Return each entry unchanged.

EXERCISE MATERIALS >>
◆ ◆ ◆
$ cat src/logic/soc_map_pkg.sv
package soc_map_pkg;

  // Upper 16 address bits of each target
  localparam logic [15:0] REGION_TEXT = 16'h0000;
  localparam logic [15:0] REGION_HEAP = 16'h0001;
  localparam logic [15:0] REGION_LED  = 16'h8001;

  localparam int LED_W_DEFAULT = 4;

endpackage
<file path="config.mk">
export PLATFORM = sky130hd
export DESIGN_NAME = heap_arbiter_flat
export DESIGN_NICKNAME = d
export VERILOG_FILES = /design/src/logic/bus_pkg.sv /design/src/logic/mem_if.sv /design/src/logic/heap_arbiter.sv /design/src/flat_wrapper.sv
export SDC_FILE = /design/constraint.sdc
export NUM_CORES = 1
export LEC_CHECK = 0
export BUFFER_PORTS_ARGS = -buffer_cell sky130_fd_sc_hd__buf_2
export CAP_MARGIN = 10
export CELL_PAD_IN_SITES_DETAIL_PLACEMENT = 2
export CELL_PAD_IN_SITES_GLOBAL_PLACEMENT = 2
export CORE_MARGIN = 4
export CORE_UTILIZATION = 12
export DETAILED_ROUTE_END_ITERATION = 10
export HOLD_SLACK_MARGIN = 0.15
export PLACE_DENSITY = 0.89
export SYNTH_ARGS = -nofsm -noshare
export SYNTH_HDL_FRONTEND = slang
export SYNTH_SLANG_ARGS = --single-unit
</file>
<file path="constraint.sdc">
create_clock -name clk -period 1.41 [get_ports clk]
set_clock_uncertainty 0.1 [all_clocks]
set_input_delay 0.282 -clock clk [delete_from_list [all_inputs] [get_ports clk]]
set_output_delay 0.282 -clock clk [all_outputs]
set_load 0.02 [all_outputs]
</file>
◆ ◆ ◆
TASK SOLUTION >>
$ cat src/logic/soc_map_pkg.sv
package soc_map_pkg;

  // Upper 16 address bits of each target
  localparam logic [15:0] REGION_TEXT = 16'h0000;
  localparam logic [15:0] REGION_HEAP = 16'h0001;
  localparam logic [15:0] REGION_LED  = 16'h8001;

  localparam int LED_W_DEFAULT = 4;

endpackage
<file path="config.mk">
export PLATFORM = sky130hd
export DESIGN_NAME = heap_arbiter_flat
export DESIGN_NICKNAME = d
export VERILOG_FILES = /design/src/logic/bus_pkg.sv /design/src/logic/mem_if.sv /design/src/logic/heap_arbiter.sv /design/src/flat_wrapper.sv
export SDC_FILE = /design/constraint.sdc
export NUM_CORES = 1
export LEC_CHECK = 0
export BUFFER_PORTS_ARGS = -buffer_cell sky130_fd_sc_hd__buf_2
export CAP_MARGIN = 10
export CELL_PAD_IN_SITES_DETAIL_PLACEMENT = 2
export CELL_PAD_IN_SITES_GLOBAL_PLACEMENT = 2
export CORE_MARGIN = 4
export CORE_UTILIZATION = 12
export DETAILED_ROUTE_END_ITERATION = 10
export HOLD_SLACK_MARGIN = 0.15
export PLACE_DENSITY = 0.89
export SYNTH_ARGS = -nofsm -noshare
export SYNTH_HDL_FRONTEND = slang
export SYNTH_SLANG_ARGS = --single-unit
</file>
<file path="constraint.sdc">
create_clock -name clk -period 1.41 [get_ports clk]
set_clock_uncertainty 0.1 [all_clocks]
set_input_delay 0.282 -clock clk [delete_from_list [all_inputs] [get_ports clk]]
set_output_delay 0.282 -clock clk [all_outputs]
set_load 0.02 [all_outputs]
</file>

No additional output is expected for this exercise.